■ EXERCISE BRIEF ■
Count the lines in the listing below that hold the string "Yosys". Reply with the number alone.

+ + + + +

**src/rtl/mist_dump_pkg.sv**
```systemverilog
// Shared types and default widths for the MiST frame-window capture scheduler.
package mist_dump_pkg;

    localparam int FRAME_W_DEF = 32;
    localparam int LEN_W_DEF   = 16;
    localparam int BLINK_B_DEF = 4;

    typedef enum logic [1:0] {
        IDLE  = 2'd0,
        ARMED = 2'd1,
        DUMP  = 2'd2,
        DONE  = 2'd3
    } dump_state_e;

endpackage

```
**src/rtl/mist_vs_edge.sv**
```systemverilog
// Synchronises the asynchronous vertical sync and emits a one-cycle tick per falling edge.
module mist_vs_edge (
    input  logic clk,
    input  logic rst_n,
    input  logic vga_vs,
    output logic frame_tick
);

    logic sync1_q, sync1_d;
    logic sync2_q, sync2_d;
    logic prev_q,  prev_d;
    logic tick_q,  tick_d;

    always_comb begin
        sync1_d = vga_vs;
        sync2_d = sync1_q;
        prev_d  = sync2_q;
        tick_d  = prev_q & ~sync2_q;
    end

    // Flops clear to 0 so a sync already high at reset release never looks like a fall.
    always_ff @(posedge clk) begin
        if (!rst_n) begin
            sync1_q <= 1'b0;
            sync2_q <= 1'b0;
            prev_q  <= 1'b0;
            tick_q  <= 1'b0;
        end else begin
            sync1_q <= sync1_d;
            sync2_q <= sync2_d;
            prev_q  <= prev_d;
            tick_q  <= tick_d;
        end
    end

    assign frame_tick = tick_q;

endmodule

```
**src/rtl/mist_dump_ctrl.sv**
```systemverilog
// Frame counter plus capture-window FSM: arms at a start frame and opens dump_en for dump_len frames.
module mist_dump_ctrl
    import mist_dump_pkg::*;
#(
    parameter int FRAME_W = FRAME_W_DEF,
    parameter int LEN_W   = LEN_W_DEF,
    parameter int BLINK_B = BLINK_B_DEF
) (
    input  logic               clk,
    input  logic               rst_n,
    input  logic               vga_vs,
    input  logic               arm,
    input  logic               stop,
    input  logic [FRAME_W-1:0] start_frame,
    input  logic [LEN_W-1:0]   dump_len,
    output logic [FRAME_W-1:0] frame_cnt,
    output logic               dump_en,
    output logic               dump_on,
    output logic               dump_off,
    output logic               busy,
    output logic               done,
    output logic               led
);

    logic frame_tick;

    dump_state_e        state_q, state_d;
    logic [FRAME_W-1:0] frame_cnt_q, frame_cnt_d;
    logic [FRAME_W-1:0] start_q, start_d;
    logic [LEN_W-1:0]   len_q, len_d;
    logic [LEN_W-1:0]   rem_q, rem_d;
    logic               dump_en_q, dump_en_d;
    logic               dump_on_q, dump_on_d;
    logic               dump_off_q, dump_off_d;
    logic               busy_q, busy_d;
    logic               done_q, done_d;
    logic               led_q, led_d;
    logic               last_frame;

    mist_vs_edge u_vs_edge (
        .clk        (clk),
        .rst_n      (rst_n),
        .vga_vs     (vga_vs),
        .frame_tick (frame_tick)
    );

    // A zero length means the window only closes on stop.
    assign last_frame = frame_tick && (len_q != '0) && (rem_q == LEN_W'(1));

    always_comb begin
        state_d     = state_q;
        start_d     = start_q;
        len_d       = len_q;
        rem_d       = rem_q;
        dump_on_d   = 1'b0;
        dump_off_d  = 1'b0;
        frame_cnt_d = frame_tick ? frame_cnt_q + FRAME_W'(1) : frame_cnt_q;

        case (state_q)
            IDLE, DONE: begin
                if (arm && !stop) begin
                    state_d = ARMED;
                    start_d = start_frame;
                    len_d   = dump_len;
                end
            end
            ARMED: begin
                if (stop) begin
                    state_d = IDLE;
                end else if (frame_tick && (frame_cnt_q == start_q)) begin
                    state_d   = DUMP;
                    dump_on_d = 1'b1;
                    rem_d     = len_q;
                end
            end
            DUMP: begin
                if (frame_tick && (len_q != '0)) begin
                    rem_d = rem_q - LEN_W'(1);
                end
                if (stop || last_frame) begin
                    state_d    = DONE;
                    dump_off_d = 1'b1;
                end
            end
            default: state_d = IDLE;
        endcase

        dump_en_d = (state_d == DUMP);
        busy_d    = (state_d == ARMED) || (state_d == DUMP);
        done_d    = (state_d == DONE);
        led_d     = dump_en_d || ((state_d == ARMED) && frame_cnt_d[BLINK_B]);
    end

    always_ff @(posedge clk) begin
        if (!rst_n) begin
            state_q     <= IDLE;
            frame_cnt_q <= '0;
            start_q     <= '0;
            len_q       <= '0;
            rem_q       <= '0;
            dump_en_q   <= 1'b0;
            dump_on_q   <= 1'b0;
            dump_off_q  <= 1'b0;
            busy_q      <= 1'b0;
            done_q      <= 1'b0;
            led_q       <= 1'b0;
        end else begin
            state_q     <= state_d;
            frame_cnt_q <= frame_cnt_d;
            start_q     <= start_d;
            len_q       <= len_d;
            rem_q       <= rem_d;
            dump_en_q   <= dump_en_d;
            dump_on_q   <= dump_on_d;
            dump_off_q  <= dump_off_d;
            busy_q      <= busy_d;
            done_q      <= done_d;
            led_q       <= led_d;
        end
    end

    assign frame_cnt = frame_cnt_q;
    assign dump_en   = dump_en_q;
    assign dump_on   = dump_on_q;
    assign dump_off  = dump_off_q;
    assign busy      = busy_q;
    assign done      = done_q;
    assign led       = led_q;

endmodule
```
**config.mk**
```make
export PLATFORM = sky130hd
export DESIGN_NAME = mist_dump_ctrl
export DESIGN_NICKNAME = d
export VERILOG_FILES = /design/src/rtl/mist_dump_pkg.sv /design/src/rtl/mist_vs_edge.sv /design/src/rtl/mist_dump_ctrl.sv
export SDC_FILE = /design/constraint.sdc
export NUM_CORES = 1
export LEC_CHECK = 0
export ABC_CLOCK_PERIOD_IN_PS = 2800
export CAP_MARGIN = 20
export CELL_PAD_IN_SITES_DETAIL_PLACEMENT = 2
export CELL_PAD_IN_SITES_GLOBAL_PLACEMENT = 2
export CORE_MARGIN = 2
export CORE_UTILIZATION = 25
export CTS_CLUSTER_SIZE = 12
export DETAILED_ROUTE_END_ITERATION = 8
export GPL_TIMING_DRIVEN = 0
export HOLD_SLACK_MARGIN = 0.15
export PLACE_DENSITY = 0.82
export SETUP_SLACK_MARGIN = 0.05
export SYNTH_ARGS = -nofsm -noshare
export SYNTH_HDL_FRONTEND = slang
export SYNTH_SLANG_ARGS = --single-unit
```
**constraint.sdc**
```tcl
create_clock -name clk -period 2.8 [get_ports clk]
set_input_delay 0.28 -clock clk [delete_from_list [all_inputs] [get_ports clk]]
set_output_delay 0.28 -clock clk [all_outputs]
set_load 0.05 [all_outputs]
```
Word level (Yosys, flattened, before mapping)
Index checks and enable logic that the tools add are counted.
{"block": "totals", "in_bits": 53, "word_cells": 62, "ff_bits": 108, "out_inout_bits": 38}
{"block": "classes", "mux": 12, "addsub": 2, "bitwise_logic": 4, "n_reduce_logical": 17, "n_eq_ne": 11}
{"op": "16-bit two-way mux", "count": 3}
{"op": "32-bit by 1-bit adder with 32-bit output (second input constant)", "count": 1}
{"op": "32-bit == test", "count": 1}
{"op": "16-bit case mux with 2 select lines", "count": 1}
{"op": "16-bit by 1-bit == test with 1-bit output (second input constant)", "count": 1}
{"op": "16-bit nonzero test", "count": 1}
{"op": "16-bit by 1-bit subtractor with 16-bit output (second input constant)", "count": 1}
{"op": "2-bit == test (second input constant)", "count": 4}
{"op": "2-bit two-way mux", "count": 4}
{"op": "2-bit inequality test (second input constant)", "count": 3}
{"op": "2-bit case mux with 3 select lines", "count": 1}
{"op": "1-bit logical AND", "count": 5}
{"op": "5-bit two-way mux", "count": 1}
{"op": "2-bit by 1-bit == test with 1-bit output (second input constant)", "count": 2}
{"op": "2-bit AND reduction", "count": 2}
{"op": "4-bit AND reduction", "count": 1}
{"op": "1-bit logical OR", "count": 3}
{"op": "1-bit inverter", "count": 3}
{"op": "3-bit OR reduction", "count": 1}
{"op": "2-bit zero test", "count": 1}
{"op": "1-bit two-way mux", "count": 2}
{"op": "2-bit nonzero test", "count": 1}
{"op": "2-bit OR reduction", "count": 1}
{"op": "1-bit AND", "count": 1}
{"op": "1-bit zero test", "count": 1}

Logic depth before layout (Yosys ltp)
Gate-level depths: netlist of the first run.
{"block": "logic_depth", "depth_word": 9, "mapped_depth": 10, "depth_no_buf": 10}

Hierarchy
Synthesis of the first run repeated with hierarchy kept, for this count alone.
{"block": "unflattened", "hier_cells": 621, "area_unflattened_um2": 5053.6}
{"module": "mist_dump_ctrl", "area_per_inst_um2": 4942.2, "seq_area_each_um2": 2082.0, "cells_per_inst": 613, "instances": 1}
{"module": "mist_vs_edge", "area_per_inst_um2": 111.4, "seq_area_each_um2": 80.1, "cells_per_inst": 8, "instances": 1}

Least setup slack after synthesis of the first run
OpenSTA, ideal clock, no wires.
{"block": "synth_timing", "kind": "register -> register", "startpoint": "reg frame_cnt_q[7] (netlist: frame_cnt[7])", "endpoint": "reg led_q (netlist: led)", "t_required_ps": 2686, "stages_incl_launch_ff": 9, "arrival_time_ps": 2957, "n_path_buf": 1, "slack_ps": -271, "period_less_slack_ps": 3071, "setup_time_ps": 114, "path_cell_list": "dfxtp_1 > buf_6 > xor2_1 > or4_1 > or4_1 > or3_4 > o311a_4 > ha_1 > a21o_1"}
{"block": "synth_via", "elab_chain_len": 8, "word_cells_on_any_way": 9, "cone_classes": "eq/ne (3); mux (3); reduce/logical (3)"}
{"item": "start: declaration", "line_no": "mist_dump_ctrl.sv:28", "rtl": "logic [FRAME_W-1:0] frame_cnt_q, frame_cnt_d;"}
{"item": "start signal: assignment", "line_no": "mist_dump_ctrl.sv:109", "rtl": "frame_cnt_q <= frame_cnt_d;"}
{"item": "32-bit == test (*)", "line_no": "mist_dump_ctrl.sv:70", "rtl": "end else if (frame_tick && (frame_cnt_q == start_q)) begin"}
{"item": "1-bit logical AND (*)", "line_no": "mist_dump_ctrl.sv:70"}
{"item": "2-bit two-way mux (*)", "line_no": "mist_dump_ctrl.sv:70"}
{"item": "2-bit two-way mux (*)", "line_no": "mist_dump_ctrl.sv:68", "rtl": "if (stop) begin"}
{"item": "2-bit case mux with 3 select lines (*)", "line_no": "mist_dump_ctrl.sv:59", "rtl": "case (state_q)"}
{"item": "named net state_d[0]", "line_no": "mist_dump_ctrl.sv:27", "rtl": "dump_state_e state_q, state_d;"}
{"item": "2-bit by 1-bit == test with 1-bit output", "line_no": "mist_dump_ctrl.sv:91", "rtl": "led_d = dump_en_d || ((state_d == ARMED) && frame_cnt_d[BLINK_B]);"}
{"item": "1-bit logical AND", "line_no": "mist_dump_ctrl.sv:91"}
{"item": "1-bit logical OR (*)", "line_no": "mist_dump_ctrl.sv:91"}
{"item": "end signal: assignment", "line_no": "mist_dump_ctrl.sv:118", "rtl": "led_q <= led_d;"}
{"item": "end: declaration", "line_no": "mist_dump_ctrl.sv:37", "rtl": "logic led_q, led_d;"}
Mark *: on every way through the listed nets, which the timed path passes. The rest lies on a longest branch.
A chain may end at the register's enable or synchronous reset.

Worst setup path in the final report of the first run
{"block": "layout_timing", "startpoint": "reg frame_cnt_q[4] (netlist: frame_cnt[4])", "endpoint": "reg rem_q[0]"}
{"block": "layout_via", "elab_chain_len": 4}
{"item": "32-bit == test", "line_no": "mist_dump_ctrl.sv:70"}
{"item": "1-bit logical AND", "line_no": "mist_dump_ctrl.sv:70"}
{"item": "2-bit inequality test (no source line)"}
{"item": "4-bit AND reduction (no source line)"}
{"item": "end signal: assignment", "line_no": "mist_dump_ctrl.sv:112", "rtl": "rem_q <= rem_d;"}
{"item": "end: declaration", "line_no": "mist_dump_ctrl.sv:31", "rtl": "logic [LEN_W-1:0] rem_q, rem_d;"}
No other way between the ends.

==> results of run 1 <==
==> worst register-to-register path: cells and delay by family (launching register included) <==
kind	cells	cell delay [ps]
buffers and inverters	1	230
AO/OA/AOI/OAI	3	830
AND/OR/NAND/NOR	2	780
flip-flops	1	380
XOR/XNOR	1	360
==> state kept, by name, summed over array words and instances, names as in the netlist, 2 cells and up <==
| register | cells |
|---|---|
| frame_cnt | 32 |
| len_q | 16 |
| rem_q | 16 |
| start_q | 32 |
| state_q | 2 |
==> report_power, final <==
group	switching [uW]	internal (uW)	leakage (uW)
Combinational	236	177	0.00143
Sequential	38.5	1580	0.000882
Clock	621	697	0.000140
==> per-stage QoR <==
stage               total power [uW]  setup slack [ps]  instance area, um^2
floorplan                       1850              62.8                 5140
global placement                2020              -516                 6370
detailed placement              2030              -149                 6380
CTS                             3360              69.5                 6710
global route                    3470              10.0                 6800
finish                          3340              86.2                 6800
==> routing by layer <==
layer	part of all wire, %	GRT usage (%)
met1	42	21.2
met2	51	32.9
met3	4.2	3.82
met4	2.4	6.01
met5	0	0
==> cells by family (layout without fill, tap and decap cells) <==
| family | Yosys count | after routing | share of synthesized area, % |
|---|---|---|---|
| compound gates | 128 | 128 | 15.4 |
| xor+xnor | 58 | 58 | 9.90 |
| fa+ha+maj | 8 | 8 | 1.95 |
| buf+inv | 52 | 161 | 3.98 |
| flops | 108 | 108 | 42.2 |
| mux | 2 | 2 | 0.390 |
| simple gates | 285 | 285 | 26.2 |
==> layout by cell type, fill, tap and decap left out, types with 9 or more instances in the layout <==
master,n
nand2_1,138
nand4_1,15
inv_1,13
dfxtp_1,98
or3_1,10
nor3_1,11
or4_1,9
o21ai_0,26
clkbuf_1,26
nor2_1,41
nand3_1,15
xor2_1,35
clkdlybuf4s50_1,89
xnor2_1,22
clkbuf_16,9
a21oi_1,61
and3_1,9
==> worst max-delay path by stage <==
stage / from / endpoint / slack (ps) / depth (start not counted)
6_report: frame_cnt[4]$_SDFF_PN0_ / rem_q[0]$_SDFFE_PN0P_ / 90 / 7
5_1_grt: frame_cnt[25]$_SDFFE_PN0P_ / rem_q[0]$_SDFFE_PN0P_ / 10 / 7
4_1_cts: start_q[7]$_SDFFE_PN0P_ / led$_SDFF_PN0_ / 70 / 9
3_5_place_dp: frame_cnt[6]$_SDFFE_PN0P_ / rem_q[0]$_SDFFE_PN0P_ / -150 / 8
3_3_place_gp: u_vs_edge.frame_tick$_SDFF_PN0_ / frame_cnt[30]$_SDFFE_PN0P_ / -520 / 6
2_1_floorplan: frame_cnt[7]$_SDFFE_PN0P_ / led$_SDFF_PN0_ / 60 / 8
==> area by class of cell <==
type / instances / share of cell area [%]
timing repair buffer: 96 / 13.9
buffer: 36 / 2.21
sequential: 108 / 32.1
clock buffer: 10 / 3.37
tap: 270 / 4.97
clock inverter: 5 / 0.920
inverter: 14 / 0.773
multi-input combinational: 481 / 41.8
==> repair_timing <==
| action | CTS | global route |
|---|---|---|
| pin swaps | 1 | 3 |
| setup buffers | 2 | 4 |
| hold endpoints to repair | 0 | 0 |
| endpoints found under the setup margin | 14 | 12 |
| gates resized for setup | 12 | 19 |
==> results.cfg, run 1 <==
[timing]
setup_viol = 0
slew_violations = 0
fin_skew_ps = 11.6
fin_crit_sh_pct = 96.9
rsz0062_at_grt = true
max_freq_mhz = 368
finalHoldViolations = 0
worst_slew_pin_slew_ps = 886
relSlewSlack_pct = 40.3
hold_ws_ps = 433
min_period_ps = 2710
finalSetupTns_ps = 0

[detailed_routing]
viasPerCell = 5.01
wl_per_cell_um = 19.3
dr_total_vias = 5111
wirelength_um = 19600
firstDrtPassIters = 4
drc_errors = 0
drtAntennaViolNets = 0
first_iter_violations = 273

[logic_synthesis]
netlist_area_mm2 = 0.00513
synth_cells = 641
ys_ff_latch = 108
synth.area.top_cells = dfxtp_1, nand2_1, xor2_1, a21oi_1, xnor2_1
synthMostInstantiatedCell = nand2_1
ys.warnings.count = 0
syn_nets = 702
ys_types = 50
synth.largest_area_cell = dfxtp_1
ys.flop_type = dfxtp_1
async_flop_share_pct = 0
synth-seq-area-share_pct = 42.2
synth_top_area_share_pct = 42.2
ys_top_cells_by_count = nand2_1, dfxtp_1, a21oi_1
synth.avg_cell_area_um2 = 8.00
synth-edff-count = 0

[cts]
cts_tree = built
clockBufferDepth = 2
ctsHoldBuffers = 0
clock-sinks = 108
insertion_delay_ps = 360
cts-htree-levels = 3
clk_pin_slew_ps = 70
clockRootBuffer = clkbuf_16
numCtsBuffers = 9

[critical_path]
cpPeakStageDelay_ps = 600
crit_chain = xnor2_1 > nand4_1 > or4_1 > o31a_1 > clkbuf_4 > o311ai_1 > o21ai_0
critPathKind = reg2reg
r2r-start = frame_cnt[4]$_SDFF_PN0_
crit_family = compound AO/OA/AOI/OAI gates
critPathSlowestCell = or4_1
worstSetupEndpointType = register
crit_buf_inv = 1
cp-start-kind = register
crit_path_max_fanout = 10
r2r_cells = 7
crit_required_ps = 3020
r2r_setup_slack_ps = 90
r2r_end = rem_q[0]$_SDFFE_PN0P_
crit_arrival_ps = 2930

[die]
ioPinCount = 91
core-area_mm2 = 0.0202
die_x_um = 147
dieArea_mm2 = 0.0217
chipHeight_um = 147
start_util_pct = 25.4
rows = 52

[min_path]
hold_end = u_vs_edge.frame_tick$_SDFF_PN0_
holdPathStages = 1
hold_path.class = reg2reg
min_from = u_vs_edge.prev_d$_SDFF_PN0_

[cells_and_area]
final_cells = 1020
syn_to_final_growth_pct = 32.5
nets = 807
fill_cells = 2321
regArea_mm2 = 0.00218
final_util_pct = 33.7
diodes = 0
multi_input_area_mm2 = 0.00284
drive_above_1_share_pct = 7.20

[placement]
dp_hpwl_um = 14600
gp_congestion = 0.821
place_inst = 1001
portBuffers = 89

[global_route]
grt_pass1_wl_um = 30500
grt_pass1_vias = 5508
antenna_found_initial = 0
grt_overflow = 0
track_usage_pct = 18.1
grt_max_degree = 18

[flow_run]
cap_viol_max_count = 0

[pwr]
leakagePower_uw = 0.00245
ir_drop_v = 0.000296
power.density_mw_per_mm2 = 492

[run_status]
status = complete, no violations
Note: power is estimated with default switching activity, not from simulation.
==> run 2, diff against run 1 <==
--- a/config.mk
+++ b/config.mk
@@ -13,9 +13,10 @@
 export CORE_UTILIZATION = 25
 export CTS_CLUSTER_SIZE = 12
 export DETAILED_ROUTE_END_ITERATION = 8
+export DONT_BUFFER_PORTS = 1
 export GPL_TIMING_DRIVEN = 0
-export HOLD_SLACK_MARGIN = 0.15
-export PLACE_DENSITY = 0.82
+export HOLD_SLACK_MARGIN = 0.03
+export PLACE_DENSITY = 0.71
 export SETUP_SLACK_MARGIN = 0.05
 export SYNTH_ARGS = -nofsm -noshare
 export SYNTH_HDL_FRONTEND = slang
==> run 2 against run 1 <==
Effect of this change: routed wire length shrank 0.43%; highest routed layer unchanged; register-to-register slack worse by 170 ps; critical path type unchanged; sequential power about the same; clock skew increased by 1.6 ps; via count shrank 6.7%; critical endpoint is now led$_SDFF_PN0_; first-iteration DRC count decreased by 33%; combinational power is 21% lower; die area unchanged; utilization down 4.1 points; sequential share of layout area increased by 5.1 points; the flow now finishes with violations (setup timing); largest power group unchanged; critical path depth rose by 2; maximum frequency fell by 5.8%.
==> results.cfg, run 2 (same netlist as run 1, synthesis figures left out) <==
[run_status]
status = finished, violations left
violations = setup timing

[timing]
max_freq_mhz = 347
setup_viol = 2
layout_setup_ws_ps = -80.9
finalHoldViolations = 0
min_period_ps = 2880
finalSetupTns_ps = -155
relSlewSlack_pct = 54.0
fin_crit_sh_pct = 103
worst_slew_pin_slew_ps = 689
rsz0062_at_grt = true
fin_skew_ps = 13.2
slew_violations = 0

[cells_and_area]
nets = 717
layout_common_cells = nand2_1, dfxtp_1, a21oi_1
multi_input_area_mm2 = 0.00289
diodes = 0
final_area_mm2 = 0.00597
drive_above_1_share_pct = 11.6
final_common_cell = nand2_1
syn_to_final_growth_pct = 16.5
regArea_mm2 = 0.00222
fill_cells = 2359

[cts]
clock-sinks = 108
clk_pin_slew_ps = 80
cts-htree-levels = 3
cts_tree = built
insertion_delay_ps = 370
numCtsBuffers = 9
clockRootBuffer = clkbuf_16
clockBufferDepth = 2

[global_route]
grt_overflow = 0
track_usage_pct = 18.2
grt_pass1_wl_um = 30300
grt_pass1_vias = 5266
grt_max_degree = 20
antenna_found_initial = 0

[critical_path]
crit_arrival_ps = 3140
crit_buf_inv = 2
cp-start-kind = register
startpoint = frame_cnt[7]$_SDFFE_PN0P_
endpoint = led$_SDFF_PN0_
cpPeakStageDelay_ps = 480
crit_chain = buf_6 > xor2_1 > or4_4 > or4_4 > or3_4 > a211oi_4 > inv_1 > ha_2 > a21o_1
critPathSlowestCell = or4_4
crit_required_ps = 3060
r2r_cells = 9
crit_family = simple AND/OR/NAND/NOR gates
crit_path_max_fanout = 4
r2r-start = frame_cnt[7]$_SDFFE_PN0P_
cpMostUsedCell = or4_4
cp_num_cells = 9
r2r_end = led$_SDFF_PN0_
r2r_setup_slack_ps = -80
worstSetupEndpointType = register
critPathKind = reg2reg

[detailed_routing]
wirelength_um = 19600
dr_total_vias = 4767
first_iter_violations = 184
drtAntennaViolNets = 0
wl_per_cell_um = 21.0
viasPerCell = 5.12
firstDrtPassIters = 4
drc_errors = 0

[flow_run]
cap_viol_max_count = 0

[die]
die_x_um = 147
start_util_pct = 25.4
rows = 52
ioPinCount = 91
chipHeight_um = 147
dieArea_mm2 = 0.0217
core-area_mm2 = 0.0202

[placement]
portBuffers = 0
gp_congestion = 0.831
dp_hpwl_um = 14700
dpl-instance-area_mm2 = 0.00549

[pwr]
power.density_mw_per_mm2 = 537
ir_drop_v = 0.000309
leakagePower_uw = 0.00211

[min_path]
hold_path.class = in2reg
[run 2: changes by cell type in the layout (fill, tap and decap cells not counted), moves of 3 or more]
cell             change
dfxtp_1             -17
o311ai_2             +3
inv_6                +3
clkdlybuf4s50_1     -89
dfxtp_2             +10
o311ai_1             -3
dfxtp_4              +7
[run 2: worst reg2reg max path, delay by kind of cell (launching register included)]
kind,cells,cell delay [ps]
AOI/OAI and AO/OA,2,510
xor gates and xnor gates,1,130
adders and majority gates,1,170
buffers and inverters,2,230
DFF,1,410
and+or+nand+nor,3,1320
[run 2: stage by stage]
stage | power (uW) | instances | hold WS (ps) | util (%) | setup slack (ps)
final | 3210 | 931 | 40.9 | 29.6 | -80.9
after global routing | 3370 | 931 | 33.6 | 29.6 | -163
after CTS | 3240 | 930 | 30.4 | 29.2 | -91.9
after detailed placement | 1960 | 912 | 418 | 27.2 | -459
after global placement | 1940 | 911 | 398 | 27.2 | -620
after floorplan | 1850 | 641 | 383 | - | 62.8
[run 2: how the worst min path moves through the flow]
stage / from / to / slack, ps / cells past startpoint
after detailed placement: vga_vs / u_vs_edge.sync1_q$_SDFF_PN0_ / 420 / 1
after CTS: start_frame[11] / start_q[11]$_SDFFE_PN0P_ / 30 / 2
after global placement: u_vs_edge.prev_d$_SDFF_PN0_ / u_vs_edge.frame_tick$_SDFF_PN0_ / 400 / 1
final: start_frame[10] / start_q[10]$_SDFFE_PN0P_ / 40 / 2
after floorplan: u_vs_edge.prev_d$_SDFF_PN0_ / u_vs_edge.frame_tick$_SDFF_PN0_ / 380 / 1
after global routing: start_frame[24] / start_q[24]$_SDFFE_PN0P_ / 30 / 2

+ + + + +

■ REPLY TO THE TASK ■
3